Waverley conserved

The Piedmont Environmental Council worked with Waverley Farm owner Charlotte Tieken to put 669 acres of her property under conservation easement at the close of 2017.

*Press Release*

Peter Hujik, Field Representative
The Piedmont Environmental Council
(540) 347-2334 ext. 7062

Waverly Conserved

“This beautiful and agricultural open land was here before we purchased Waverley and it’s my hopeful intention that it will look the same as it does today long after I’m gone,” remarked Charlotte Tieken, Somerset resident and owner of Waverley Farm.

The Piedmont Environmental Council worked with Ms. Tieken to put 669 acres of her property under conservation easement at the close of 2017.

Down the road from James Madison’s Montpelier, the farm is located within the Madison-Barbour Rural Historic District and has over a mile of frontage on Constitution Highway. The district, known to have well-drained soils, rolling terrain and a mix of agricultural and forest land, now has a total of 14,645 acres conserved. ​​​​

“As a cyclist, I enjoy the spectacular views that stretch all the way to the Blue Ridge Mountains when I ride by Waverley. I’m grateful to Ms. Tieken for her generous act of conservation, and it was a pleasure to work with her,” said Peter Hujik, field representative for PEC.

The portion of Constitution Highway that runs along Ms. Tieken’s property is part of the Journey Through Hallowed Ground National Scenic Byway, a 180-mile long route that stretches from Gettysburg, Pennsylvania to Monticello in Virginia.

The easement was the largest one on record in Orange County last year, as well as in PEC’s nine-county service region; and it protects approximately 419 acres of prime or significant soils, according to Hujik.

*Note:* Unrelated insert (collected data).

`config.mk`:
```
export PLATFORM = sky130hd
export DESIGN_NAME = kf3_back
export DESIGN_NICKNAME = d
export VERILOG_FILES = /design/src/rtl/kf3_pkg.sv /design/src/rtl/kf3_back.sv
export SDC_FILE = /design/constraint.sdc
export NUM_CORES = 1
export LEC_CHECK = 0
export ABC_CLOCK_PERIOD_IN_PS = 8300
export BUFFER_PORTS_ARGS = -buffer_cell sky130_fd_sc_hd__buf_4
export CAP_MARGIN = 15
export CORE_MARGIN = 2
export CORE_UTILIZATION = 25
export CTS_CLUSTER_DIAMETER = 60
export DETAILED_ROUTE_END_ITERATION = 12
export GPL_ROUTABILITY_DRIVEN = 0
export PLACE_DENSITY = 0.48
export SETUP_SLACK_MARGIN = 0.5
export SLEW_MARGIN = 25
export SYNTH_ARGS = -nofsm -noshare
export SYNTH_HDL_FRONTEND = slang
export SYNTH_SLANG_ARGS = --single-unit
```
`constraint.sdc`:
```
create_clock -name aclk -period 8.3 [get_ports aclk]
set_input_delay 0.83 -clock aclk [delete_from_list [all_inputs] [get_ports aclk]]
set_output_delay 0.83 -clock aclk [all_outputs]
set_load 0.005 [all_outputs]
```
`src/rtl/kf3_pkg.sv`:
```
// Shared types and constants for the 3x3 kernel filter.
package kf3_pkg;

    localparam int PIX_W  = 8;
    localparam int COL_W  = 11;
    localparam int ROW_W  = 16;
    localparam int SUM_W  = 13;   // signed kernel sum, covers -2040..4080
    localparam int MULT_W = 25;   // reciprocal constant width

    // Queue between front and back
    localparam int QDEPTH = 4;
    localparam int QPTR_W = 2;
    localparam int QCNT_W = 3;

    // Register reset values
    localparam logic [COL_W-1:0] WIDTH_RST  = 11'd1024;
    localparam logic [ROW_W-1:0] HEIGHT_RST = 16'd1024;

    // Box: floor(S*11111/100000) as (S*BOX_MULT) >> BOX_SHIFT, exact for S < 4096
    localparam int BOX_SHIFT = 28;
    localparam logic [63:0] BOX_NUM = 64'd11111 << BOX_SHIFT;
    localparam logic [MULT_W-1:0] BOX_MULT = MULT_W'((BOX_NUM + 64'd99999) / 64'd100000);

    // Divide by 3 as (m*DIV3_MULT) >> DIV3_SHIFT, exact for m < 1024
    localparam int DIV3_SHIFT = 11;
    localparam logic [MULT_W-1:0] DIV3_MULT =
        MULT_W'(((64'd1 << DIV3_SHIFT) + 64'd2) / 64'd3);

    typedef logic [PIX_W-1:0] pix_t;

    // Window, index row*3+col, row 0 oldest line, col 0 oldest column
    typedef pix_t [8:0] win_t;

    typedef enum logic [2:0] {
        KIND_BOX       = 3'd0,
        KIND_GAUSS     = 3'd1,
        KIND_PREWITT_X = 3'd2,
        KIND_PREWITT_Y = 3'd3,
        KIND_SOBEL_X   = 3'd4,
        KIND_SOBEL_Y   = 3'd5,
        KIND_LAPLACE   = 3'd6,
        KIND_SHARPEN   = 3'd7
    } kind_t;

    typedef enum logic [1:0] {
        REG_KIND   = 2'd0,
        REG_WIDTH  = 2'd1,
        REG_HEIGHT = 2'd2
    } reg_idx_t;

    typedef struct packed {
        kind_t             kind;
        logic [COL_W-1:0]  width;
        logic [ROW_W-1:0]  height;
    } cfg_t;

    typedef struct packed {
        win_t  win;
        logic  frame_end;
    } q_entry_t;

endpackage

```
`src/rtl/kf3_back.sv`:
```
// Back end: kernel sum, scaling and output register.
module kf3_back (
    input  logic                        aclk,
    input  logic                        aresetn,
    input  kf3_pkg::kind_t              kind,
    input  kf3_pkg::q_entry_t           head,
    input  logic [kf3_pkg::QCNT_W-1:0]  q_count,
    output logic                        pop,
    output logic                        out_valid,
    input  logic                        out_ready,
    output kf3_pkg::pix_t               out_data,
    output logic                        out_last
);

    localparam int PROD_W = kf3_pkg::SUM_W + kf3_pkg::MULT_W;

    logic signed [kf3_pkg::SUM_W-1:0] p [9];
    logic signed [kf3_pkg::SUM_W-1:0] sum;
    logic signed [kf3_pkg::SUM_W-1:0] edge_sum;

    logic                             v1_reg;
    logic signed [kf3_pkg::SUM_W-1:0] s1_reg;
    kf3_pkg::kind_t                   k1_reg;
    logic                             fe1_reg;

    logic [kf3_pkg::SUM_W-1:0]        mag;
    logic [kf3_pkg::MULT_W-1:0]       mul_k;
    logic [PROD_W-1:0]                prod;
    logic [PROD_W-1:0]                box_q, div3_q;
    kf3_pkg::pix_t                    res;

    logic                             out_valid_reg;
    kf3_pkg::pix_t                    out_data_reg;
    logic                             out_last_reg;

    logic en_out, b1_load;

    // Stage flow: each stage loads when it is empty or when the stage after it moves on
    assign en_out  = !out_valid_reg || out_ready;
    assign b1_load = !v1_reg || en_out;
    assign pop     = (q_count != '0) && b1_load;

    // Window taps as signed values
    always_comb begin
        for (int i = 0; i < 9; i++) begin
            p[i] = $signed({{(kf3_pkg::SUM_W-kf3_pkg::PIX_W){1'b0}}, head.win[i]});
        end
    end

    // Kernel sum for the selected filter
    always_comb begin
        edge_sum = p[0] + p[1] + p[2] + p[3] + p[5] + p[6] + p[7] + p[8];
        case (kind)
            kf3_pkg::KIND_BOX:       sum = edge_sum + p[4];
            kf3_pkg::KIND_GAUSS:     sum = p[0] + (p[1] <<< 1) + p[2] + (p[3] <<< 1)
                                         + (p[4] <<< 2) + (p[5] <<< 1) + p[6]
                                         + (p[7] <<< 1) + p[8];
            kf3_pkg::KIND_PREWITT_X: sum = p[2] + p[5] + p[8] - p[0] - p[3] - p[6];
            kf3_pkg::KIND_PREWITT_Y: sum = p[6] + p[7] + p[8] - p[0] - p[1] - p[2];
            kf3_pkg::KIND_SOBEL_X:   sum = p[2] + (p[5] <<< 1) + p[8]
                                         - p[0] - (p[3] <<< 1) - p[6];
            kf3_pkg::KIND_SOBEL_Y:   sum = p[6] + (p[7] <<< 1) + p[8]
                                         - p[0] - (p[1] <<< 1) - p[2];
            kf3_pkg::KIND_LAPLACE:   sum = (p[4] <<< 3) - edge_sum;
            kf3_pkg::KIND_SHARPEN:   sum = (p[4] <<< 3) + p[4] - edge_sum;
            default:                 sum = edge_sum + p[4];
        endcase
    end

    // Scaling: one shared reciprocal multiply, shifts and clamp
    always_comb begin
        mag    = (s1_reg < 0) ? kf3_pkg::SUM_W'(-s1_reg) : kf3_pkg::SUM_W'(s1_reg);
        mul_k  = (k1_reg == kf3_pkg::KIND_BOX) ? kf3_pkg::BOX_MULT : kf3_pkg::DIV3_MULT;
        prod   = PROD_W'(mag) * PROD_W'(mul_k);
        box_q  = prod >> kf3_pkg::BOX_SHIFT;
        div3_q = prod >> kf3_pkg::DIV3_SHIFT;
        case (k1_reg)
            kf3_pkg::KIND_BOX:       res = box_q[kf3_pkg::PIX_W-1:0];
            kf3_pkg::KIND_GAUSS:     res = mag[kf3_pkg::PIX_W+3:4];
            kf3_pkg::KIND_PREWITT_X,
            kf3_pkg::KIND_PREWITT_Y: res = div3_q[kf3_pkg::PIX_W-1:0];
            kf3_pkg::KIND_SOBEL_X,
            kf3_pkg::KIND_SOBEL_Y:   res = mag[kf3_pkg::PIX_W+1:2];
            kf3_pkg::KIND_LAPLACE:   res = mag[kf3_pkg::PIX_W+2:3];
            kf3_pkg::KIND_SHARPEN: begin
                if (s1_reg < 0) begin
                    res = '0;
                end else if (s1_reg > kf3_pkg::SUM_W'(255)) begin
                    res = '1;
                end else begin
                    res = s1_reg[kf3_pkg::PIX_W-1:0];
                end
            end
            default:                 res = box_q[kf3_pkg::PIX_W-1:0];
        endcase
    end

    always_ff @(posedge aclk) begin
        if (!aresetn) begin
            v1_reg        <= 1'b0;
            out_valid_reg <= 1'b0;
        end else begin
            if (b1_load) begin
                v1_reg <= pop;
            end
            if (en_out) begin
                out_valid_reg <= v1_reg;
            end
        end
    end

    // Payload registers
    always_ff @(posedge aclk) begin
        if (pop) begin
            s1_reg  <= sum;
            k1_reg  <= kind;
            fe1_reg <= head.frame_end;
        end
        if (en_out && v1_reg) begin
            out_data_reg <= res;
            out_last_reg <= fe1_reg;
        end
    end

    assign out_valid = out_valid_reg;
    assign out_data  = out_data_reg;
    assign out_last  = out_last_reg;

endmodule

```
# Word-level counts from Yosys, hierarchy flattened
# Index checks and enable logic that the tools add are counted.
totals:
  reg_bits: 28
classes:
  n_eq_ne: 14
  mul: 1
  order_cmp: 2
  reduce_logical: 11
  addsub: 40
  muxes: 6
op_table:
  columns: ["op", "n"]
  rows:
  - ["13-bit case mux with 8 select lines", 1]
  - ["13-bit by 9-bit adder with 13-bit output", 5]
  - ["8-bit case mux with 6 select lines", 1]
  - ["10-bit by 8-bit adder with 11-bit output", 4]
  - ["13-bit by 25-bit multiplier with 36-bit output", 1]
  - ["8-bit by 9-bit adder with 10-bit output", 3]
  - ["9-bit by 8-bit adder with 10-bit output", 3]
  - ["8-bit by 8-bit adder with 9-bit output", 3]
  - ["13-bit by 10-bit adder with 13-bit output", 2]
  - ["12-bit by 10-bit subtractor with 13-bit output", 2]
  - ["12-bit by 9-bit subtractor with 13-bit output", 2]
  - ["13-bit by 9-bit subtractor with 13-bit output", 2]
  - ["25-bit two-way mux", 1]
  - ["11-bit by 8-bit adder with 12-bit output", 2]
  - ["3-bit equality test (second input constant)", 8]
  - ["11-bit by 8-bit subtractor with 12-bit output", 2]
  - ["11-bit by 9-bit subtractor with 12-bit output", 2]
  - ["10-bit by 8-bit subtractor with 11-bit output", 2]
  - ["8-bit two-way mux", 2]
  - ["12-bit by 10-bit adder with 13-bit output", 1]
  - ["12-bit by 8-bit adder with 13-bit output", 1]
  - ["13-bit by 9-bit > comparator with 1-bit output (second input constant)", 1]
  - ["13-bit by 1-bit less-than comparator with 1-bit output (second input constant)", 1]
  - ["13-bit two-way mux", 1]
  - ["other kinds (12)", 21]

# Logic depth before layout (Yosys ltp)
# Gate-level depths: netlist (run 1).
depth:
  depth_word: 9
  ltp_mapped: 28
  ltp_nobuf: 27

# Worst setup path after synthesis (run 1)
# Ideal clock, no wire load.
synth_path:
  kind: "register to register"
  start: "register s1_reg[2] (netlist bit)"
  end: "register out_data_reg[6] (netlist: out_data[6]), data pin"
  t_arrival_ps: 6127
  path_stages_with_launch: 27
  setup_time_ps: 259
  slack_ps: 1914
  path_cell_list: "edfxtp_1 > buf_2 > nor4_2 > nand3b_1 > o41ai_1 > xor2_1 > inv_2 > nand2_1 > ha_1 > inv_1 > ha_1 > a21o_1 > fa_1 > inv_1 > fa_1 > inv_1 > fa_1 > inv_1 > fa_1 > inv_1 > ha_1 > and3_1 > and4_1 > a221oi_1 > o21ai_1 > xor2_1 > a211o_1"
synth_between:
  elab_chain_len: 4
  elab_cells_between_ends: 8
  cone_classes: "1 x add/sub; 1 x mul; 2 x order compare; 4 x mux"
synth_lines:
  columns: ["item", "line", "text"]
  rows:
  - ["start: declaration", "kf3_back.sv:22", "logic signed [kf3_pkg::SUM_W-1:0] s1_reg;"]
  - ["start signal: assignment", "kf3_back.sv:115", "s1_reg <= sum;"]
  - ["13-bit negation, or another cell as far along", "kf3_back.sv:72", "mag = (s1_reg < 0) ? kf3_pkg::SUM_W'(-s1_reg) : kf3_pkg::SUM_W'(s1_reg);"]
  - ["13-bit two-way mux / 8-bit two-way mux (equally long branches)", "kf3_back.sv:72, kf3_back.sv:88", null]
  - ["13-bit by 25-bit multiplier with 36-bit output / 8-bit two-way mux (equally long branches)", "kf3_back.sv:74, kf3_back.sv:86", null]
  - ["8-bit case mux with 6 select lines *", "kf3_back.sv:77", "case (k1_reg)"]
  - ["via res[6]", "kf3_back.sv:30", "kf3_pkg::pix_t res;"]
  - ["end signal: assignment", "kf3_back.sv:120", "out_data_reg <= res;"]
  - ["end: declaration", "kf3_back.sv:33", "kf3_pkg::pix_t out_data_reg;"]
# Mark *: on every way through the listed nets, which the timed path passes. The rest lies on a longest branch.
# A chain may end at the register's enable or synchronous reset.

# Worst setup path in the final report (run 1)
layout_path:
  start: "register s1_reg[2] (netlist bit)"
  end: "register out_data_reg[5] (netlist: out_data[5]), data pin"
# Same word-level chain as after synthesis.

==> summary.txt, run 1 <==
Yosys
  – Post-synth EDFFs: 26
  – Gate Count Post-Synth: 2016
  – Post-synth ARST share: 0%
  – Avg Inst Size Synth: 8.81 um^2
  – Share of synthesized area occupied by flip-flops and latches: 4.62%
  – Most common flop cell mapped by yosys: edfxtp_1
  – Yosys Warn Count: 0
  – Post-synthesis cell area: 17800 um^2
  – Cell variety after synth: 79
  – Register bit total from synthesis: 28

Route
  – Antenna viol nets, final: 0
  – DR vias: 14100
  – Met2 routed WL: 25.5 mm
  – Drt wl/cell: 18.1 um
  – DR top layer: met5
  – M1 wire length: 25.0 mm
  – Met3 WL: 2.50 mm
  – Post-Route WL: 54.8 mm
  – DRC viols: 0
  – Initial DRT Pass Iterations: 5
  – Post-DR vias/cell: 4.66
  – Number of DRC markers in iteration 0: 944

Die
  – Core area: 70100 um^2
  – Starting Density: 25.3%
  – I/O pin count: 93
  – Die X: 271 um
  – FP Rows: 97
  – Die Height: 271 um
  – Die Area: 73200 um^2

CTS
  – CTS clock-pin slew for the worst setup and hold paths: 0.07 ns
  – Postcts setup bufs: 0
  – Root Buffer: clkbuf_16
  – H-tree depth: 1
  – TritonCTS buffer count: 3
  – Resize count post-CTS: 0
  – CTS Buffer Depth: 2
  – CTS sink cnt: 28
  – Worst-Skew Late Latency: 0.28 ns
  – CTS Hold Bufs: 0
  – CTS tree: yes

Placed design
  – Post-placement cell count: 3028
  – Hpwl dp: 49.5 mm
  – Count of port buffers added during placement: 92

Final layout
  – Max reg flops: 13
  – Commonest non-fill, non-tap cell in the layout: inv_1
  – Layout filler cell count: 7682
  – Layout cell share with drive strength beyond 1: 5.78%
  – Final net count: 2755
  – Non-Filler Instances: 3032
  – N_diodes: 0
  – Layout area overhead: 11.0%
  – Most frequent cells in the layout: 514 x inv_1, 312 x fa_1, 268 x ha_1, 113 x nor2_1, 99 x buf_4

STA
  – Final Cycle Share: 89.9%
  – Setup_tns: 0 ns
  – Worst-case clock skew: 0.00684 ns
  – Fin crit period: 7.46 ns
  – Final setup fails: 0
  – Actual slew at the worst max-slew pin: 1.06 ns
  – Slew Viols, Final: 0
  – RSZ-0062 raised after global routing: false
  – FMAX: 134 MHz
  – Slew HR: 28.6%
  – Final Hold Vio Count: 0

Global route
  – Largest net degree at the start of global routing: 25
  – First-pass GRT wire length: 86.9 mm
  – Vias in the first global route: 15200
  – GRT Overall Usage: 15.2%
  – Grt total ovfl: 0
  – Initial antenna violation count: 3

Worst setup path
  – Worst Setup Start Kind: flop
  – Largest stage delay, worst path: 0.61 ns
  – Req. time, crit path: 8.33 ns
  – Critical path's slowest cell: a2111oi_2
  – Worst-path fanout max: 8
  – FF-to-FF setup slack: 0.84 ns
  – Cell mode on critical path: inv_1
  – CP endpoint kind: flop
  – Crit path kind: reg2reg
  – Worst Path Arrival: 7.50 ns

Worst hold path
  – Hold Path Class: reg2reg

Outcome
  – Status: completed

Job
  – Max-cap viol count: 0
[through the flow]
stage / hold WS (ns) / instance area (um^2) / setup slack, ns / util [%]
2_1_floorplan: 0.400 / 17800 / 1.91 / -
3_3_place_gp: 0.406 / 19600 / 0.507 / 27.9
3_5_place_dp: 0.408 / 19600 / 0.695 / 27.9
4_1_cts: 0.425 / 19700 / 0.654 / 28.1
5_1_grt: 0.429 / 19700 / 0.506 / 28.1
6_report: 0.423 / 19700 / 0.837 / 28.1
[cells by family (layout without fill, tap and decap cells)]
logic type	Yosys count	in the layout	synth area share (%)
DFF	28	28	4.62
buffers and inverters	546	620	11.6
AOI/OAI and AO/OA	364	364	13.5
other	2	4	0.0423
and+or+nand+nor	377	377	10.2
adders and majority gates	580	580	54.0
xor gates and xnor gates	107	107	5.32
muxes	12	12	0.761
[synth_stat cells, types with 16 or more instances]
master    number  area, um^2
clkbuf_1      22        82.6
ha_1         268        3350
nor2b_1       26         163
xnor2_1       62         543
o21ai_0       47         235
a211oi_1      18         135
o22ai_1       19         119
nand2_1       90         338
o21a_1        16         120
a21oi_1       97         485
xor2_1        44         385
nor3_1        40         200
nand3_1       32         160
edfxtp_1      26         781
a21o_1        29         218
fa_1         312        6250
inv_1        514        1930
nor2_1       113         424
o21ai_1       21         105
[area by class of cell]
| type | count | area, um^2 | area share, % |
|---|---|---|---|
| Clock buffer | 3 | 75.1 | 0.381 |
| Inverter | 517 | 1940 | 9.84 |
| Tap cell | 940 | 1180 | 5.97 |
| Multi-Input combinational cell | 1444 | 14900 | 75.7 |
| Sequential cell | 28 | 821 | 4.16 |
| Timing Repair Buffer | 99 | 743 | 3.77 |
| Clock inverter | 1 | 30.0 | 0.152 |
[final timing paths]
kind / start / endpoint / depth (start not counted)
worst min register to register: fe1_reg$_DFFE_PP_ / out_last$_DFFE_PP_ / 0
worst max-delay path: s1_reg[2]$_DFFE_PP_ / out_data[5]$_DFFE_PP_ / 26
worst min-delay path: fe1_reg$_DFFE_PP_ / out_last$_DFFE_PP_ / 0
worst max register to register: s1_reg[2]$_DFFE_PP_ / out_data[5]$_DFFE_PP_ / 26
[metal layers]
layer | vias up | GRT usage (%)
met5 | - | 0
met4 | 6 | 4.17
met3 | 78 | 1.22
met2 | 386 | 25.6
met1 | 6949 | 20.8
li1 | 6696 | -
[worst max-delay path: cells and delay by family (launching register included)]
family / cells / cell delay, ns
fa+ha+maj: 7 / 2.58
compound gates: 8 / 2.12
simple gates: 4 / 0.94
xor+xnor: 1 / 0.54
flops: 1 / 0.52
buf+inv: 6 / 0.52
Power of run 1 is not shown: default switching activity piles up to over one toggle a cycle in this logic, so the estimate is an artifact.
==> run 2: changes to the inputs <==
--- a/config.mk
+++ b/config.mk
@@ -10,2 +10,3 @@
 export CAP_MARGIN = 15
+export CORE_ASPECT_RATIO = 0.7
 export CORE_MARGIN = 2
==> constraint.sdc (replaced) <==
create_clock -name aclk -period 8.3 [get_ports aclk]
set_input_delay 1.66 -clock aclk [delete_from_list [all_inputs] [get_ports aclk]]
set_output_delay 1.66 -clock aclk [all_outputs]
set_load 0.005 [all_outputs]
==> run 2 against run 1 <==
Compared with the run above: wire length increased by 5.1%; critical endpoint is now out_data[4]$_DFFE_PP_; critical path type unchanged; register-to-register slack worse by 0.09 ns; setup slack got worse by 0.085 ns; maximum frequency fell by 1.1%; via count barely moved; largest cell class unchanged; count of clock-buffer cells in the layout did not move; utilization grew 0.11 points; first-iteration DRC count grew 17%; global-route usage rose by 1.0 points; non-clock buffer count increased by 3; cell count grew 0.59%; cell area increased by 0.36%.
==> summary.txt, run 2 (synthesis gave the netlist of run 1 again) <==
Route
  – Post-Route WL: 57.6 mm (was 54.8 mm)
  – Post-DR vias/cell: 4.63 (was 4.66)
  – Number of DRC markers in iteration 0: 1105 (was 944)
  – Antenna viol nets, final: 0 (unchanged)
  – Drt wl/cell: 18.9 um (was 18.1 um)
  – Initial DRT Pass Iterations: 5 (unchanged)
  – DR vias: 14100 (about the same)
  – DRC viols: 0 (unchanged)

Worst setup path
  – Worst-path fanout max: 7 (was 8)
  – Critical path's slowest cell: fa_1 (was a2111oi_2)
  – Largest stage delay, worst path: 0.55 ns (was 0.61 ns)
  – CP endpoint kind: flop (unchanged)
  – Critical path buffers and inverters: 5 (was 6)
  – Worst-path cell chain: or3_1 -> o31ai_1 -> xor2_2 -> inv_2 -> nand2_1 -> o21ai_0 -> ha_1 -> inv_1 -> fa_1 -> fa_1 -> inv_1 -> fa_1 -> inv_1 -> fa_1 -> inv_1 -> ha_1 -> and2_1 -> nor3b_1 -> a22oi_1 -> o31ai_2 -> nand3_1 -> a21oi_1 -> mux2_1 -> o221ai_1
  – Req. time, crit path: 8.38 ns (was 8.33 ns)
  – Top delay family on crit path: adder cells (unchanged)
  – Worst Path Arrival: 7.63 ns (was 7.50 ns)
  – Crit path kind: reg2reg (unchanged)
  – Worst Setup Start Kind: flop (unchanged)

CTS
  – Worst-Skew Late Latency: 0.28 ns (about the same)
  – H-tree depth: 1 (unchanged)
  – CTS clock-pin slew for the worst setup and hold paths: 0.09 ns (was 0.07 ns)
  – CTS sink cnt: 28 (unchanged)
  – CTS Hold Bufs: 0 (unchanged)
  – Resize count post-CTS: 0 (unchanged)
  – CTS Buffer Depth: 2 (unchanged)
  – TritonCTS buffer count: 3 (unchanged)
  – Root Buffer: clkbuf_16 (unchanged)
  – CTS tree: yes (unchanged)
  – Postcts setup bufs: 0 (unchanged)

Final layout
  – Commonest non-fill, non-tap cell in the layout: inv_1 (unchanged)
  – Max reg flops: 13 (unchanged)
  – Layout area overhead: 11.4% (was 11.0%)
  – Layout filler cell count: 7566 (was 7682)
  – Layout cell share with drive strength beyond 1: 6.06% (was 5.78%)
  – Most frequent cells in the layout: 514 x inv_1, 312 x fa_1, 268 x ha_1, 113 x nor2_1, 101 x buf_4 (was 514 x inv_1, 312 x fa_1, 268 x ha_1, 113 x nor2_1, 99 x buf_4)
  – Final net count: 2758 (was 2755)

Die
  – Die X: 323 um (was 271 um)
  – Starting Density: 25.3% (about the same)
  – Die Height: 227 um (was 271 um)
  – Core area: 70100 um^2 (about the same)
  – FP Rows: 81 (was 97)
  – I/O pin count: 93 (unchanged)
  – Die Area: 73200 um^2 (about the same)

STA
  – Fin crit period: 7.55 ns (was 7.46 ns)
  – Slew Viols, Final: 0 (unchanged)
  – FMAX: 132 MHz (was 134 MHz)
  – Setup_tns: 0 ns (unchanged)
  – Final setup margin: 0.752 ns (was 0.837 ns)
  – Worst-case clock skew: 0.00439 ns (was 0.00684 ns)
  – RSZ-0062 raised after global routing: true (was false)
  – Final Cycle Share: 90.9% (was 89.9%)
  – Slew HR: 27.4% (was 28.6%)
  – Final setup fails: 0 (unchanged)
  – Actual slew at the worst max-slew pin: 1.08 ns (was 1.06 ns)
  – Final Hold Vio Count: 0 (unchanged)

Placed design
  – Hpwl dp: 51.8 mm (was 49.5 mm)
  – Count of port buffers added during placement: 92 (unchanged)
  – Post-place setup slack: 0.603 ns (was 0.695 ns)

Global route
  – Largest net degree at the start of global routing: 25 (unchanged)
  – GRT Overall Usage: 16.2% (was 15.2%)
  – First-pass GRT wire length: 90.4 mm (was 86.9 mm)
  – Initial antenna violation count: 2 (was 3)
  – Vias in the first global route: 14700 (was 15200)
  – Grt total ovfl: 0 (unchanged)

Outcome
  – Status: completed (unchanged)

Worst hold path
  – Hold Path Class: reg2reg (unchanged)

Job
  – Max-cap viol count: 0 (unchanged)
## run 2: cell type report
class | instances | area (um^2) | area share (%)
diodes | 1 | 2.50 | 0.0126
clock buffers | 3 | 75.1 | 0.379
clock inverters | 1 | 30.0 | 0.152
inverters | 517 | 1940 | 9.81
multi-input cells | 1444 | 14900 | 75.5
flip-flops and latches | 28 | 821 | 4.15
well taps | 954 | 1190 | 6.03
repair buffers | 102 | 778 | 3.93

“It was my husband’s wishes to conserve the farm; and after his passing, I didn’t want to wait any longer,” said Ms. Tieken. “It was our hope years ago that we could do this collectively with neighbors to keep this area looking as it does now in perpetuity.”

Before moving to Somerset over three decades ago, Ms. Tieken and her husband lived in Illinois, where they became familiar with land conservation efforts.

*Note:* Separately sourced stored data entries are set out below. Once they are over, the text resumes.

--- src/rtl/kf3_queue.sv ---
// Short window queue between front end and filter back end.
module kf3_queue (
    input  logic                        aclk,
    input  logic                        aresetn,
    input  logic                        push,
    input  kf3_pkg::q_entry_t           push_data,
    input  logic                        pop,
    output kf3_pkg::q_entry_t           head,
    output logic [kf3_pkg::QCNT_W-1:0]  count
);

    kf3_pkg::q_entry_t              entry_reg [kf3_pkg::QDEPTH];
    logic [kf3_pkg::QPTR_W-1:0]     wr_ptr_reg, rd_ptr_reg;
    logic [kf3_pkg::QCNT_W-1:0]     count_reg, count_next;

    // Occupancy
    always_comb begin
        case ({push, pop})
            2'b10:   count_next = count_reg + 1'b1;
            2'b01:   count_next = count_reg - 1'b1;
            default: count_next = count_reg;
        endcase
    end

    always_ff @(posedge aclk) begin
        if (!aresetn) begin
            wr_ptr_reg <= '0;
            rd_ptr_reg <= '0;
            count_reg  <= '0;
        end else begin
            count_reg <= count_next;
            if (push) begin
                wr_ptr_reg <= wr_ptr_reg + 1'b1;
            end
            if (pop) begin
                rd_ptr_reg <= rd_ptr_reg + 1'b1;
            end
        end
    end

    always_ff @(posedge aclk) begin
        if (push) begin
            entry_reg[wr_ptr_reg] <= push_data;
        end
    end

    assign head  = entry_reg[rd_ptr_reg];
    assign count = count_reg;

endmodule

“My husband’s family farmed throughout the midwest. While living in Chicago, his family spent weekends on their farm thirty miles northwest of the city, which they bought around the 1950’s. There were six different families in that area who owned adjoining land,” said Ms. Tieken. “And never did they think that suburbia would crawl out that far. However, by 1980 large tracts were in the process of being developed and farmland was disappearing.

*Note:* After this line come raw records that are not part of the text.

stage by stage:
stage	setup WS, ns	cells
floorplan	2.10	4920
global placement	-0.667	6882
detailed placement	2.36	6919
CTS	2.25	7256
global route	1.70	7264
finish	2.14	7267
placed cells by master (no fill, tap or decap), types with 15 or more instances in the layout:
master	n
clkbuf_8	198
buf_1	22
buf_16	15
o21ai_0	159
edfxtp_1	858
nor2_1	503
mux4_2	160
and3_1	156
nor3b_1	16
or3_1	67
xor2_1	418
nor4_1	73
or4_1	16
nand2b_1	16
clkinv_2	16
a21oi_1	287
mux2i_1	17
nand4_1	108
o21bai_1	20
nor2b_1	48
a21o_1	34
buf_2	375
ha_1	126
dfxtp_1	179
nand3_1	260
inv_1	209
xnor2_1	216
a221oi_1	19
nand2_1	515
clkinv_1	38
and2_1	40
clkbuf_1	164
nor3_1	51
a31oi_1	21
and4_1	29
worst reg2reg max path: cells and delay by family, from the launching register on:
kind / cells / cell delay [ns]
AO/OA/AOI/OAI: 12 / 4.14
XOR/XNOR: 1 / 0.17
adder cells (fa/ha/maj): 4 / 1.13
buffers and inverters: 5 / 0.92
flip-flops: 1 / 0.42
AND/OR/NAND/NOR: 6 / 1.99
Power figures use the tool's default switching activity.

“These six neighbors, independently, but with a common vision put their farms under easement. What that land looks like today is a ‘large green preserve’ because every inch of land surrounding those conserved properties is new towns and housing developments. So, I have seen firsthand what sprawl can do and how quickly this can happen. Why should we sacrifice something that is so regionally unique here in Somerset? I’m reminded of the old adage, ‘you don’t know what you’ve got ’til it’s gone.’”

Ms. Tieken is not alone in Orange County when it comes to conserving land, as she explained, “Bill and Sandra Speiden, our immediate neighbors, were the first to put their farm under easement. I feel fortunate to live in Somerset, and I feel equally fortunate to be amongst my neighbors who feel this mutual commitment towards conservation.”

Rivandale Farm, another nearby property, is owned by Mark Warren, who purchased his land with a portion of it already under easement; and he later conserved additional acreage.

“This is something I feel strongly about. The only way we’re really going to protect the Piedmont is through these open space easements,” said Warren.

As of 2017, at total of 35,961 acres in Orange County have been protected by landowners working together with land trusts and public agencies.

“I’ve heard the same old story too many times, ‘We’re too far away, sprawl will never happen here.’ Well, 30 years ago, there were very few stop lights between Waverley and Charlottesville,” said Tieken. “If you believe in the preservation of open land as a force for the collective wellbeing of our culture for future generations, and if you believe in good stewardship, then I feel conservation is the right thing to do.”